`src/rtl/seidel_mac_pipe.sv`:
```
// seidel_mac_pipe: pipelined multiplier with a ce-gated accumulator.
// It also keeps a sticky overflow flag for the accumulator.
module seidel_mac_pipe #(
    parameter int A_WIDTH   = 10,
    parameter int B_WIDTH   = 11,
    parameter int P_WIDTH   = 20,
    parameter int NUM_STAGE = 3,
    parameter int SIGNED    = 0,
    parameter int ACC_WIDTH = 32
) (
    input  logic                 clk,
    input  logic                 reset_n,
    input  logic                 ce,
    input  logic                 in_valid,
    input  logic [A_WIDTH-1:0]   din0,
    input  logic [B_WIDTH-1:0]   din1,
    input  logic                 acc_en,
    input  logic                 acc_clr,
    output logic                 out_valid,
    output logic [P_WIDTH-1:0]   dout,
    output logic                 acc_valid,
    output logic [ACC_WIDTH-1:0] acc_out,
    output logic                 acc_ovf
);
    localparam int PD = NUM_STAGE - 1;

    logic [A_WIDTH-1:0]   a_q, a_d;
    logic [B_WIDTH-1:0]   b_q, b_d;
    logic [P_WIDTH-1:0]   prod_q [PD];
    logic [P_WIDTH-1:0]   prod_d [PD];
    logic [NUM_STAGE-1:0] vld_q, vld_d, en_q, en_d, clr_q, clr_d;
    logic [P_WIDTH-1:0]   dout_q, dout_d;
    logic                 ov_q, ov_d, oen_q, oen_d, oclr_q, oclr_d;
    logic [ACC_WIDTH-1:0] acc_q, acc_d;
    logic                 accv_q, accv_d, ovf_q, ovf_d;
    logic [P_WIDTH-1:0]   a_ext, b_ext;
    logic [ACC_WIDTH-1:0] p_ext;
    logic [ACC_WIDTH:0]   sum;
    logic                 ovf_now;

    always_comb begin
        a_d   = din0;
        b_d   = din1;
        vld_d = {vld_q[NUM_STAGE-2:0], in_valid};
        en_d  = {en_q[NUM_STAGE-2:0], in_valid & acc_en};
        clr_d = {clr_q[NUM_STAGE-2:0], in_valid & acc_clr};
        // Extending to P_WIDTH before multiplying keeps the low product bits exact for both signednesses
        a_ext = (SIGNED != 0) ? P_WIDTH'($signed(a_q)) : P_WIDTH'(a_q);
        b_ext = (SIGNED != 0) ? P_WIDTH'($signed(b_q)) : P_WIDTH'(b_q);
        prod_d[0] = a_ext * b_ext;
        for (int i = 1; i < PD; i++) prod_d[i] = prod_q[i-1];
        ov_d   = vld_q[NUM_STAGE-1];
        oen_d  = en_q[NUM_STAGE-1];
        oclr_d = clr_q[NUM_STAGE-1];
        dout_d = vld_q[NUM_STAGE-1] ? prod_q[PD-1] : dout_q;
        p_ext  = (SIGNED != 0) ? ACC_WIDTH'($signed(dout_q)) : ACC_WIDTH'(dout_q);
        sum    = {1'b0, acc_q} + {1'b0, p_ext};
        ovf_now = (SIGNED != 0) ? (acc_q[ACC_WIDTH-1] == p_ext[ACC_WIDTH-1]) && (sum[ACC_WIDTH-1] != acc_q[ACC_WIDTH-1])
                                : sum[ACC_WIDTH];
        accv_d = ov_q & (oen_q | oclr_q);
        acc_d  = !ov_q ? acc_q : oclr_q ? (oen_q ? p_ext : '0) : oen_q ? sum[ACC_WIDTH-1:0] : acc_q;
        ovf_d  = !ov_q ? ovf_q : oclr_q ? 1'b0 : (ovf_q | (oen_q & ovf_now));
    end

    always_ff @(posedge clk or negedge reset_n) begin
        if (!reset_n) begin
            a_q    <= '0;
            b_q    <= '0;
            for (int i = 0; i < PD; i++) prod_q[i] <= '0;
            vld_q  <= '0;
            en_q   <= '0;
            clr_q  <= '0;
            dout_q <= '0;
            ov_q   <= 1'b0;
            oen_q  <= 1'b0;
            oclr_q <= 1'b0;
            acc_q  <= '0;
            accv_q <= 1'b0;
            ovf_q  <= 1'b0;
        end else if (ce) begin
            a_q    <= a_d;
            b_q    <= b_d;
            prod_q <= prod_d;
            vld_q  <= vld_d;
            en_q   <= en_d;
            clr_q  <= clr_d;
            dout_q <= dout_d;
            ov_q   <= ov_d;
            oen_q  <= oen_d;
            oclr_q <= oclr_d;
            acc_q  <= acc_d;
            accv_q <= accv_d;
            ovf_q  <= ovf_d;
        end
    end

    assign out_valid = ov_q;
    assign dout      = dout_q;
    assign acc_valid = accv_q;
    assign acc_out   = acc_q;
    assign acc_ovf   = ovf_q;
endmodule

```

::::

Problem statement:
Exactly as they stand above, write out all the entries again.

Completed exercise:
`src/rtl/seidel_mac_pipe.sv`:
```
// seidel_mac_pipe: pipelined multiplier with a ce-gated accumulator.
// It also keeps a sticky overflow flag for the accumulator.
module seidel_mac_pipe #(
    parameter int A_WIDTH   = 10,
    parameter int B_WIDTH   = 11,
    parameter int P_WIDTH   = 20,
    parameter int NUM_STAGE = 3,
    parameter int SIGNED    = 0,
    parameter int ACC_WIDTH = 32
) (
    input  logic                 clk,
    input  logic                 reset_n,
    input  logic                 ce,
    input  logic                 in_valid,
    input  logic [A_WIDTH-1:0]   din0,
    input  logic [B_WIDTH-1:0]   din1,
    input  logic                 acc_en,
    input  logic                 acc_clr,
    output logic                 out_valid,
    output logic [P_WIDTH-1:0]   dout,
    output logic                 acc_valid,
    output logic [ACC_WIDTH-1:0] acc_out,
    output logic                 acc_ovf
);
    localparam int PD = NUM_STAGE - 1;

    logic [A_WIDTH-1:0]   a_q, a_d;
    logic [B_WIDTH-1:0]   b_q, b_d;
    logic [P_WIDTH-1:0]   prod_q [PD];
    logic [P_WIDTH-1:0]   prod_d [PD];
    logic [NUM_STAGE-1:0] vld_q, vld_d, en_q, en_d, clr_q, clr_d;
    logic [P_WIDTH-1:0]   dout_q, dout_d;
    logic                 ov_q, ov_d, oen_q, oen_d, oclr_q, oclr_d;
    logic [ACC_WIDTH-1:0] acc_q, acc_d;
    logic                 accv_q, accv_d, ovf_q, ovf_d;
    logic [P_WIDTH-1:0]   a_ext, b_ext;
    logic [ACC_WIDTH-1:0] p_ext;
    logic [ACC_WIDTH:0]   sum;
    logic                 ovf_now;

    always_comb begin
        a_d   = din0;
        b_d   = din1;
        vld_d = {vld_q[NUM_STAGE-2:0], in_valid};
        en_d  = {en_q[NUM_STAGE-2:0], in_valid & acc_en};
        clr_d = {clr_q[NUM_STAGE-2:0], in_valid & acc_clr};
        // Extending to P_WIDTH before multiplying keeps the low product bits exact for both signednesses
        a_ext = (SIGNED != 0) ? P_WIDTH'($signed(a_q)) : P_WIDTH'(a_q);
        b_ext = (SIGNED != 0) ? P_WIDTH'($signed(b_q)) : P_WIDTH'(b_q);
        prod_d[0] = a_ext * b_ext;
        for (int i = 1; i < PD; i++) prod_d[i] = prod_q[i-1];
        ov_d   = vld_q[NUM_STAGE-1];
        oen_d  = en_q[NUM_STAGE-1];
        oclr_d = clr_q[NUM_STAGE-1];
        dout_d = vld_q[NUM_STAGE-1] ? prod_q[PD-1] : dout_q;
        p_ext  = (SIGNED != 0) ? ACC_WIDTH'($signed(dout_q)) : ACC_WIDTH'(dout_q);
        sum    = {1'b0, acc_q} + {1'b0, p_ext};
        ovf_now = (SIGNED != 0) ? (acc_q[ACC_WIDTH-1] == p_ext[ACC_WIDTH-1]) && (sum[ACC_WIDTH-1] != acc_q[ACC_WIDTH-1])
                                : sum[ACC_WIDTH];
        accv_d = ov_q & (oen_q | oclr_q);
        acc_d  = !ov_q ? acc_q : oclr_q ? (oen_q ? p_ext : '0) : oen_q ? sum[ACC_WIDTH-1:0] : acc_q;
        ovf_d  = !ov_q ? ovf_q : oclr_q ? 1'b0 : (ovf_q | (oen_q & ovf_now));
    end

    always_ff @(posedge clk or negedge reset_n) begin
        if (!reset_n) begin
            a_q    <= '0;
            b_q    <= '0;
            for (int i = 0; i < PD; i++) prod_q[i] <= '0;
            vld_q  <= '0;
            en_q   <= '0;
            clr_q  <= '0;
            dout_q <= '0;
            ov_q   <= 1'b0;
            oen_q  <= 1'b0;
            oclr_q <= 1'b0;
            acc_q  <= '0;
            accv_q <= 1'b0;
            ovf_q  <= 1'b0;
        end else if (ce) begin
            a_q    <= a_d;
            b_q    <= b_d;
            prod_q <= prod_d;
            vld_q  <= vld_d;
            en_q   <= en_d;
            clr_q  <= clr_d;
            dout_q <= dout_d;
            ov_q   <= ov_d;
            oen_q  <= oen_d;
            oclr_q <= oclr_d;
            acc_q  <= acc_d;
            accv_q <= accv_d;
            ovf_q  <= ovf_d;
        end
    end

    assign out_valid = ov_q;
    assign dout      = dout_q;
    assign acc_valid = accv_q;
    assign acc_out   = acc_q;
    assign acc_ovf   = ovf_q;
endmodule

```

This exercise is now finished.